**What to produce**
What you should write out is every line from the one containing "global placement | 0.677 | 586 | 0.485" to the end of the data, exactly and with nothing else.

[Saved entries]
::::::::::
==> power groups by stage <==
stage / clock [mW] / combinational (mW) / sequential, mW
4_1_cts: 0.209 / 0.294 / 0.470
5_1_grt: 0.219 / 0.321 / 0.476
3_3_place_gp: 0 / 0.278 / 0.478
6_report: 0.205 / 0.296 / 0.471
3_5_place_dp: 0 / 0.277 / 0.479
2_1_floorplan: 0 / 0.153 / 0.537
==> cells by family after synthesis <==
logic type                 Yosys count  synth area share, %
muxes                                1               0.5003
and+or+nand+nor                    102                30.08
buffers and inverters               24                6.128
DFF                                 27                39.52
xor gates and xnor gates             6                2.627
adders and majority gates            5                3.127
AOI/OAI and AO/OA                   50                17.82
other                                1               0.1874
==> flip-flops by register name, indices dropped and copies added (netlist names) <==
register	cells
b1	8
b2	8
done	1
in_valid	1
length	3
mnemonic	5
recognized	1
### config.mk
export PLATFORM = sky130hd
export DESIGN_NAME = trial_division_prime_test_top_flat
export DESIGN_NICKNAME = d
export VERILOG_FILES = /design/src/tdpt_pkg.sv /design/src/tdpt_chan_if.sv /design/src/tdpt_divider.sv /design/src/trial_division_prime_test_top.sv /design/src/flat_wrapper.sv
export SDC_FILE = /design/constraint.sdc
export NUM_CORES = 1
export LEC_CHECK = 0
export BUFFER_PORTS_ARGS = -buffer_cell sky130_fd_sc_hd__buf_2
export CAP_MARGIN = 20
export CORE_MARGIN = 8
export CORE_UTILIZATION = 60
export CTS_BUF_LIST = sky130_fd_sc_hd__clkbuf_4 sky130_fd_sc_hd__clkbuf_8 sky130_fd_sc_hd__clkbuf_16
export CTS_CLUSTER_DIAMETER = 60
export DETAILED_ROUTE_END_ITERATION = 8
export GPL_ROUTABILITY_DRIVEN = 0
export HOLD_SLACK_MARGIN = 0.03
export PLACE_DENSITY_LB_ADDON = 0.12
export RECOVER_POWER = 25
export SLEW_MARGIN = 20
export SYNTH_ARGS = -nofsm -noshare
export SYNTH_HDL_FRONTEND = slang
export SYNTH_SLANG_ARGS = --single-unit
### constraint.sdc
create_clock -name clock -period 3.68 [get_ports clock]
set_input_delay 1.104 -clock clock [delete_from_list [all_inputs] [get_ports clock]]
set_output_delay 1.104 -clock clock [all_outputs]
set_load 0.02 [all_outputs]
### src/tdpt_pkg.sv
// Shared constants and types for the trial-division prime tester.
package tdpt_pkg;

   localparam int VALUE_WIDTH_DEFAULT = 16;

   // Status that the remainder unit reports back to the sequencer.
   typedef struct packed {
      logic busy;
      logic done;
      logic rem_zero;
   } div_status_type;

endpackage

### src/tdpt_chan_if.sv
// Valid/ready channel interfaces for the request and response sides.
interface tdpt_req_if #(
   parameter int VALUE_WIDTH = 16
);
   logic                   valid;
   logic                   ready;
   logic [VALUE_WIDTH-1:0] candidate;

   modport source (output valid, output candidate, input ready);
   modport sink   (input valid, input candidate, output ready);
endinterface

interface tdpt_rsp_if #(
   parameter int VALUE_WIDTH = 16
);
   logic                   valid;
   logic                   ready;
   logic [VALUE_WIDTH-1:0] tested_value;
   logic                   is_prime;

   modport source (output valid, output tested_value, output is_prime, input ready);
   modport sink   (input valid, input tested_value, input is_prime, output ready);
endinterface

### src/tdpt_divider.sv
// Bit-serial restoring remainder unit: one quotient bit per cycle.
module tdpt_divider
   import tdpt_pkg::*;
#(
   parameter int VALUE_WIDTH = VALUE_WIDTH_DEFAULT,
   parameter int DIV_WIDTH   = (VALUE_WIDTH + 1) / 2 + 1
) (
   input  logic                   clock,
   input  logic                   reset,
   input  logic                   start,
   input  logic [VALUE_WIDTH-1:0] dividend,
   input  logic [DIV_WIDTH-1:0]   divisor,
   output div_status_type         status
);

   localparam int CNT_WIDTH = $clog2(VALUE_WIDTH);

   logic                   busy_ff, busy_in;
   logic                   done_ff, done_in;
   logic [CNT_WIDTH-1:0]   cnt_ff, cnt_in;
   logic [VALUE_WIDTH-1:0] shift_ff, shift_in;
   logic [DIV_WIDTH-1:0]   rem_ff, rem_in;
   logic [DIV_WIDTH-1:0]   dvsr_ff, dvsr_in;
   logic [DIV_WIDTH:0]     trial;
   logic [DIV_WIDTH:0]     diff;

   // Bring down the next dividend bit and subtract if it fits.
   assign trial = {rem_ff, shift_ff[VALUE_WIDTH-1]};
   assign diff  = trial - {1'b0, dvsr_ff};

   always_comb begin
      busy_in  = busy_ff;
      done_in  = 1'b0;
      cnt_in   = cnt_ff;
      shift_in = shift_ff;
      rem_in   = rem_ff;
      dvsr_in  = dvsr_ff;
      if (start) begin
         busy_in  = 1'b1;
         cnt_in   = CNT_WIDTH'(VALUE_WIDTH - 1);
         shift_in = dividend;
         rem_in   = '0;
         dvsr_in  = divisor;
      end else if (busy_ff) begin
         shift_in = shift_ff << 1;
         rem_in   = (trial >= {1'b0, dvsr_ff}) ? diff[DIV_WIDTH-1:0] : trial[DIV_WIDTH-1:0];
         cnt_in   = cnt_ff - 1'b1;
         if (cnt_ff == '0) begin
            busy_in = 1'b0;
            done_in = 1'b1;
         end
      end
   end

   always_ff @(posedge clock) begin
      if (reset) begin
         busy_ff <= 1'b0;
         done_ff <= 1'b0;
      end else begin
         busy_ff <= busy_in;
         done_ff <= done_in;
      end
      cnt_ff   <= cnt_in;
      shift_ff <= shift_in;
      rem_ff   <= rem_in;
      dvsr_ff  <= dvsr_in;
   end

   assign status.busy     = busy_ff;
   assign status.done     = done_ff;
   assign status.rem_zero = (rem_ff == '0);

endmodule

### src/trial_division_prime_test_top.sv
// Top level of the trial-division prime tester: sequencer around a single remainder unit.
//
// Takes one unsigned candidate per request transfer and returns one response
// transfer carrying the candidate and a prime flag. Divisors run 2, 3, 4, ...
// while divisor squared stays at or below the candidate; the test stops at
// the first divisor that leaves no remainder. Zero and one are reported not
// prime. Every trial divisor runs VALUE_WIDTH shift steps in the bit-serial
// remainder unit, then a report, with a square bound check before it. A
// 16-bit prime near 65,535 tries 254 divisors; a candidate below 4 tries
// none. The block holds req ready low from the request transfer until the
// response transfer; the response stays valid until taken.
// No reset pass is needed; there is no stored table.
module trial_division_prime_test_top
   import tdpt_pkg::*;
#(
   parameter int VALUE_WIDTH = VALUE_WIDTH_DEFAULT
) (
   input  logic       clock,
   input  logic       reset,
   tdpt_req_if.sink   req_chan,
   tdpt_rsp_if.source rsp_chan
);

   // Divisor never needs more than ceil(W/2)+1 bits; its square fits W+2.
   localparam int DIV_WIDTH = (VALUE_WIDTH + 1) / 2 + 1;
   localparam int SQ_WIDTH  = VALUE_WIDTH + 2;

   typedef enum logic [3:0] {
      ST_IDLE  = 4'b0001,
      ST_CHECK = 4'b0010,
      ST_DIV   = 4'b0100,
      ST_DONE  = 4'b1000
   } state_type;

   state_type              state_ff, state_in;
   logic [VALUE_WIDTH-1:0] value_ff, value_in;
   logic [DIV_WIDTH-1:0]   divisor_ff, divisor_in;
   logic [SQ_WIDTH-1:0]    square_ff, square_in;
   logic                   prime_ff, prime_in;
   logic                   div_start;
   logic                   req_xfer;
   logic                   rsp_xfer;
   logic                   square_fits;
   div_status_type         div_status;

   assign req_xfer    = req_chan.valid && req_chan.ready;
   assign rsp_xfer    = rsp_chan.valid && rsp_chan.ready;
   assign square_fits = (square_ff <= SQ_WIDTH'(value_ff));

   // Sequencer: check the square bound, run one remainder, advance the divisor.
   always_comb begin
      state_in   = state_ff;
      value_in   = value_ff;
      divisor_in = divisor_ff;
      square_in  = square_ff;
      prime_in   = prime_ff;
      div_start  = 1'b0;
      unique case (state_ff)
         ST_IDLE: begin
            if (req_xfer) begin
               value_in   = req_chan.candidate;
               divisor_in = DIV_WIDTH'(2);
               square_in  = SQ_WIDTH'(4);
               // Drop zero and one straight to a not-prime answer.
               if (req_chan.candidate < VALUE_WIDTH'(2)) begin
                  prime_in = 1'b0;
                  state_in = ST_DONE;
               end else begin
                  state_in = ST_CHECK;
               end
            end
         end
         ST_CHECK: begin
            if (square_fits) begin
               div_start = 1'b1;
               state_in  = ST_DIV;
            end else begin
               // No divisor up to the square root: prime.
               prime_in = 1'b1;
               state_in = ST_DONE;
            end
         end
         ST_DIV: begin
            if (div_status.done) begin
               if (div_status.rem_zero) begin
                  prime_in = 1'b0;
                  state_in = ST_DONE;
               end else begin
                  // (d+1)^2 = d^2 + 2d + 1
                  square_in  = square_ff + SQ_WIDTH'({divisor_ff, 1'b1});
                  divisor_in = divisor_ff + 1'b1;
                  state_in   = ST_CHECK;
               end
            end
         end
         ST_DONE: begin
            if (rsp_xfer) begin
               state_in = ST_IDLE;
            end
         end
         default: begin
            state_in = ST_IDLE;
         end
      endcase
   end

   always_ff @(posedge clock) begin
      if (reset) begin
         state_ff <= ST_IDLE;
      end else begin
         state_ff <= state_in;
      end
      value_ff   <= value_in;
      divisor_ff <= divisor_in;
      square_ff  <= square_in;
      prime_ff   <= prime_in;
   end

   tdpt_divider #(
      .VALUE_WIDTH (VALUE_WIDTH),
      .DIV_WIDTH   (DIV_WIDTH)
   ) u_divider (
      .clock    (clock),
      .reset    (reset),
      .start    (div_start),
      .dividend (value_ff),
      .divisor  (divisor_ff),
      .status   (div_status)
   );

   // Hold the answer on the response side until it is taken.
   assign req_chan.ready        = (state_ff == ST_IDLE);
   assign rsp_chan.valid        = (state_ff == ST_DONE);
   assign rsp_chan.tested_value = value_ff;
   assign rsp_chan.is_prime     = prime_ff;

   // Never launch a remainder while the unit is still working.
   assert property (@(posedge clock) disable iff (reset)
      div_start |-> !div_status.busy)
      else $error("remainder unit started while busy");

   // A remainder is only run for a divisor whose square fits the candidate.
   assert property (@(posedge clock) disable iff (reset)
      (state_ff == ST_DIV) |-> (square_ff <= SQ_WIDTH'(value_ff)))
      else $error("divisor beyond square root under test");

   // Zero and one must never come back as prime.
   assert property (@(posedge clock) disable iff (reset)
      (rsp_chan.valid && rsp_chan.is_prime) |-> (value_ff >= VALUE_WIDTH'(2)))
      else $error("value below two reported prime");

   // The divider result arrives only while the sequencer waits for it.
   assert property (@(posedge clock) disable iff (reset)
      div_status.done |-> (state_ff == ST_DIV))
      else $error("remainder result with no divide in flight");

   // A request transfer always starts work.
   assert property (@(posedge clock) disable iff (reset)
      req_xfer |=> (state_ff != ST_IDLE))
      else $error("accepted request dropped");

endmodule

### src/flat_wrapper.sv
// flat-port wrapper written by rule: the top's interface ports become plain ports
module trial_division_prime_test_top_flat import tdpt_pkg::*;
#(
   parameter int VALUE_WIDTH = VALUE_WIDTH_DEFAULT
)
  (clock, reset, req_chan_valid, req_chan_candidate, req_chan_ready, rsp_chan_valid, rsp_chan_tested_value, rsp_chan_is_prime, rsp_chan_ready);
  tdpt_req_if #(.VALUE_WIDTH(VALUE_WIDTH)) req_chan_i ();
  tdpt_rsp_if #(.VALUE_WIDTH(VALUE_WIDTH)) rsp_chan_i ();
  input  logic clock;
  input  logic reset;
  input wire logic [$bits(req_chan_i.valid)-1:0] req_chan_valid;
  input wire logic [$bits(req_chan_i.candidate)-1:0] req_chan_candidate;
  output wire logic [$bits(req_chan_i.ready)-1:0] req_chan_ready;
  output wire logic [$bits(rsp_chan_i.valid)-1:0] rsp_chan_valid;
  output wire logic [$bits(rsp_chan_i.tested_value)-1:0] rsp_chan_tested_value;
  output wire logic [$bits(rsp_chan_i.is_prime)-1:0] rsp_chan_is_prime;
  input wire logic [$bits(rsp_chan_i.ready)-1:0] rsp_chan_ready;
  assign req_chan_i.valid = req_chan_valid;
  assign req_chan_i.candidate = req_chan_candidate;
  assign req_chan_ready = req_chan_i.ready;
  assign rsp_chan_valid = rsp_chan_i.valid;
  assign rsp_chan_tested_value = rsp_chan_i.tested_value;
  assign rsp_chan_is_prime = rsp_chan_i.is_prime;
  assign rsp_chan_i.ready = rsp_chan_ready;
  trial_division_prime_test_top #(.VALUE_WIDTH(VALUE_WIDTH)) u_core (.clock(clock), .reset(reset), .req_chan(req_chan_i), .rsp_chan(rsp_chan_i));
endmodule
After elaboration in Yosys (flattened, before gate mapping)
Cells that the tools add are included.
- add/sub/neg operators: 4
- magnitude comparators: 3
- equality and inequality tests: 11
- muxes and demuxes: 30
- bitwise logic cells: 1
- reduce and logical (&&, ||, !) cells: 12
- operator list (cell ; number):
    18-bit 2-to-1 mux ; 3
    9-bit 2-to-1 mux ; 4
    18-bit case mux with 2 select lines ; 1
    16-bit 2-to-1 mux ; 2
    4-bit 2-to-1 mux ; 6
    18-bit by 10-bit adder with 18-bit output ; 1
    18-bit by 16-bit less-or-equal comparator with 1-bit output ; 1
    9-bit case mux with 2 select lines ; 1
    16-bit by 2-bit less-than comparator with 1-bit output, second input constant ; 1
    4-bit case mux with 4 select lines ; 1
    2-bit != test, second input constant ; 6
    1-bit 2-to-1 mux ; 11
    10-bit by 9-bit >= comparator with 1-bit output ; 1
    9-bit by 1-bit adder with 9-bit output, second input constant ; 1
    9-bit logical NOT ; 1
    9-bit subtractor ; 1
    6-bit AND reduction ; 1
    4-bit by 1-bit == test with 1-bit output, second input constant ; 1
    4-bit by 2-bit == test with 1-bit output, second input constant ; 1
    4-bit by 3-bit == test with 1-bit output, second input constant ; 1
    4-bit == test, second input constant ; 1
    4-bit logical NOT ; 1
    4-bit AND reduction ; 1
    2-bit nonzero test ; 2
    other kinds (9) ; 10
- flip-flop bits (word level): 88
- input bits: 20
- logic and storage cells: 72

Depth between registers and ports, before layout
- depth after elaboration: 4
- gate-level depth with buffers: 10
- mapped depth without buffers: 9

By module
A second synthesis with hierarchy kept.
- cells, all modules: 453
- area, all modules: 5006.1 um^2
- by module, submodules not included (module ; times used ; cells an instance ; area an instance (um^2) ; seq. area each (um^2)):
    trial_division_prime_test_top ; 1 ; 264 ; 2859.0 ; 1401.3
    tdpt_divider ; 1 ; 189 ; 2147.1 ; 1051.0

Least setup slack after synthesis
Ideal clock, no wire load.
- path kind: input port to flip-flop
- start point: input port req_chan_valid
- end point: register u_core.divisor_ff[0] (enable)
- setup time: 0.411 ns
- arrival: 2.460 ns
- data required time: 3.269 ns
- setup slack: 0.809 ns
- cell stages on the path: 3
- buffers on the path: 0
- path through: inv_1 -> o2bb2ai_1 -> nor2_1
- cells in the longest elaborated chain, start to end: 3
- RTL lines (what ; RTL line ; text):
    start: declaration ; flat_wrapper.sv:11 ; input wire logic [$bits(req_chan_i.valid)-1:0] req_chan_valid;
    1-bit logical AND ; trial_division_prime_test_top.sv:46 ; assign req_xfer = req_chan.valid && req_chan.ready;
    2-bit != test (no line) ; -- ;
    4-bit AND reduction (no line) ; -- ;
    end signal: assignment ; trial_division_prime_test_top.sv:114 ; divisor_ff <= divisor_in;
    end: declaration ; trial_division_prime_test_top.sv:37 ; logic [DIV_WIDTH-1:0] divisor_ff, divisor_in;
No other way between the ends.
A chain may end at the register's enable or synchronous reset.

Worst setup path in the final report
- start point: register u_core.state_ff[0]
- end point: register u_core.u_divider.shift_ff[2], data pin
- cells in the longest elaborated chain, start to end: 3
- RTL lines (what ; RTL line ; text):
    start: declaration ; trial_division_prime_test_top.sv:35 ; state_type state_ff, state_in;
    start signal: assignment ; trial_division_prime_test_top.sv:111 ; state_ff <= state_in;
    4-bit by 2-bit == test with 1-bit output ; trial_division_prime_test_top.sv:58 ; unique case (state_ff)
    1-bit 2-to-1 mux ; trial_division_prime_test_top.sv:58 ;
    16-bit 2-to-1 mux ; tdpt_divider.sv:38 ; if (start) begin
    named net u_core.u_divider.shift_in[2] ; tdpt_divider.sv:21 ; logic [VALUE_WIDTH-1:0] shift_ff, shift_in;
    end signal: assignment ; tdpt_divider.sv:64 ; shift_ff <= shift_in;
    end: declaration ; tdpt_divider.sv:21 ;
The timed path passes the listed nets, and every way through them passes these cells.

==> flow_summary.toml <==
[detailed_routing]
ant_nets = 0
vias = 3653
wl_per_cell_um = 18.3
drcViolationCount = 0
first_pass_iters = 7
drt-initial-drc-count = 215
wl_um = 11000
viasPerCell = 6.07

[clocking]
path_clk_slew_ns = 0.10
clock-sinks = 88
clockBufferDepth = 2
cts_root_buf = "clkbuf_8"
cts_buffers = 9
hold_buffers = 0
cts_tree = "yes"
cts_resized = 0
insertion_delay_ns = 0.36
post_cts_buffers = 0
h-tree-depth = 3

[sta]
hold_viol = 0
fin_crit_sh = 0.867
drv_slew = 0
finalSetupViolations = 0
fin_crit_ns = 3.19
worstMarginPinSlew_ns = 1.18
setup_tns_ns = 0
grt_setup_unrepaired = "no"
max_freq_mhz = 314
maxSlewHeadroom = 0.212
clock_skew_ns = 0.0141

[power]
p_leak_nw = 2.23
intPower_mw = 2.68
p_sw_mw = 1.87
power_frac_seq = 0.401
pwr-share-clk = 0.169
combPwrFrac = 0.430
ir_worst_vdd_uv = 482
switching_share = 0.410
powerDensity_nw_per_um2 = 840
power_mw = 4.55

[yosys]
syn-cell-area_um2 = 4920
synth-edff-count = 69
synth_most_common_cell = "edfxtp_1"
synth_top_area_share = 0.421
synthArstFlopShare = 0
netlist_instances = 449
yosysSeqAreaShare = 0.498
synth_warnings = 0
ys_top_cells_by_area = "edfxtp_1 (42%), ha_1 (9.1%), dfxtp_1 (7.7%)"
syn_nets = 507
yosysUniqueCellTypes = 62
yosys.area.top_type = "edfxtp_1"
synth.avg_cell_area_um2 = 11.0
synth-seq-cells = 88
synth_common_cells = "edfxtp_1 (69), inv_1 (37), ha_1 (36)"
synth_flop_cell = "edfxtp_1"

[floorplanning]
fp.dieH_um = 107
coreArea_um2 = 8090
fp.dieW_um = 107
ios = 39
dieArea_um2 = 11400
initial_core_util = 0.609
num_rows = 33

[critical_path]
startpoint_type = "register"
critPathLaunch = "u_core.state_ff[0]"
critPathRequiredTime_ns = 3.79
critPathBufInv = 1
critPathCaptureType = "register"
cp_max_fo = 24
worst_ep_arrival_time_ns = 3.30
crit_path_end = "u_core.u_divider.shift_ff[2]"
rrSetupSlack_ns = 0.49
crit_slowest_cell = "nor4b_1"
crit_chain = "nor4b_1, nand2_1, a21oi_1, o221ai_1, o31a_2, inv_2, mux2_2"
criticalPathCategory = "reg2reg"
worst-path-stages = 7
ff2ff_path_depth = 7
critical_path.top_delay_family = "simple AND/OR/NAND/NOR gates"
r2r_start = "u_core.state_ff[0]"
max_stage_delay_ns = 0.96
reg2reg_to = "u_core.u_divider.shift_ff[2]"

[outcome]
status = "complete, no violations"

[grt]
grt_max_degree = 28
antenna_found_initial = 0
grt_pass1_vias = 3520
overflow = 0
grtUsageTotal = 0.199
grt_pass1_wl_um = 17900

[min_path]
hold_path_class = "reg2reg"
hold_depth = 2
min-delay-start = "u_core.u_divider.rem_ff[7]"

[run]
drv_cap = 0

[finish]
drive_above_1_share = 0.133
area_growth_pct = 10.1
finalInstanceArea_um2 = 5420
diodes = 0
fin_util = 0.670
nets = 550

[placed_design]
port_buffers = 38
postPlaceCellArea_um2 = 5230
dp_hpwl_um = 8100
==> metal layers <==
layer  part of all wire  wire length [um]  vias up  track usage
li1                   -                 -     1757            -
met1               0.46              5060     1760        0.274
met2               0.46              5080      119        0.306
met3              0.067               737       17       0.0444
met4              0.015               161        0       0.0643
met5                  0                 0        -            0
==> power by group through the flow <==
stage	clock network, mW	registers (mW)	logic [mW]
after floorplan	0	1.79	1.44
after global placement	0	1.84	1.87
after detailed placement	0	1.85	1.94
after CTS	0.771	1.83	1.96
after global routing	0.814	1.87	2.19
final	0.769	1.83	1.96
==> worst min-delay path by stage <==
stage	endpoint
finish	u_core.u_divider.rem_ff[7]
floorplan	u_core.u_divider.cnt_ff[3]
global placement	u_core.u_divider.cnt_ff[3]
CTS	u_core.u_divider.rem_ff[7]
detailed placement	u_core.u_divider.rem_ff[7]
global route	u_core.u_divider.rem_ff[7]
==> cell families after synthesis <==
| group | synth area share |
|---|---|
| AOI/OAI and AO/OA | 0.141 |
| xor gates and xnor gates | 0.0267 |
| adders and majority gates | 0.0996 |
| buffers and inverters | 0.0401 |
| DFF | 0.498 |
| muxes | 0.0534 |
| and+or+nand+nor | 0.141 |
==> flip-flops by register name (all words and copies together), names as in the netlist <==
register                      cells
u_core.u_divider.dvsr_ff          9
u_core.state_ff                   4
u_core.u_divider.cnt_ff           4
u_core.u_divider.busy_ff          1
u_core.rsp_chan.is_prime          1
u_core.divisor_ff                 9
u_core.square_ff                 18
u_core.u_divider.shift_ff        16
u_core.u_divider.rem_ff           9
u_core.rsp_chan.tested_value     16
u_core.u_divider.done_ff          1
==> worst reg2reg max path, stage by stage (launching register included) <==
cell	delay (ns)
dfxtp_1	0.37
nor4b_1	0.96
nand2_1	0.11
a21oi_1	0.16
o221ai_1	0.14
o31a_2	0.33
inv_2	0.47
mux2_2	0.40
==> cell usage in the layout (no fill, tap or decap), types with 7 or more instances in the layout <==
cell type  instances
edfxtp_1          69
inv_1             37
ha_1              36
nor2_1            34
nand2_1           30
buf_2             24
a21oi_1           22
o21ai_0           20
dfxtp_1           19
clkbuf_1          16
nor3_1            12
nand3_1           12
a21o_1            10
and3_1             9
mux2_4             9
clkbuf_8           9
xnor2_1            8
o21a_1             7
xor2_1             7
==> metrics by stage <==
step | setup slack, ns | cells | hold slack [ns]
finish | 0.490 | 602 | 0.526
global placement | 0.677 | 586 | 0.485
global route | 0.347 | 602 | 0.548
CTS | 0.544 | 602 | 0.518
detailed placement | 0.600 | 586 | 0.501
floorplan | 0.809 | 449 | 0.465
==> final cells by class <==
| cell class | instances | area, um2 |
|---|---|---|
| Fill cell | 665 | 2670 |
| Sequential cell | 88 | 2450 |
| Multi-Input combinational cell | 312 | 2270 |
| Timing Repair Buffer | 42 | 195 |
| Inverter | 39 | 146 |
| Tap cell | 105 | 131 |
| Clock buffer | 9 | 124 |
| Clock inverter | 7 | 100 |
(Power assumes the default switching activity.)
::::::::::
**Task response**
global placement | 0.677 | 586 | 0.485
global route | 0.347 | 602 | 0.548
CTS | 0.544 | 602 | 0.518
detailed placement | 0.600 | 586 | 0.501
floorplan | 0.809 | 449 | 0.465
==> final cells by class <==
| cell class | instances | area, um2 |
|---|---|---|
| Fill cell | 665 | 2670 |
| Sequential cell | 88 | 2450 |
| Multi-Input combinational cell | 312 | 2270 |
| Timing Repair Buffer | 42 | 195 |
| Inverter | 39 | 146 |
| Tap cell | 105 | 131 |
| Clock buffer | 9 | 124 |
| Clock inverter | 7 | 100 |
(Power assumes the default switching activity.)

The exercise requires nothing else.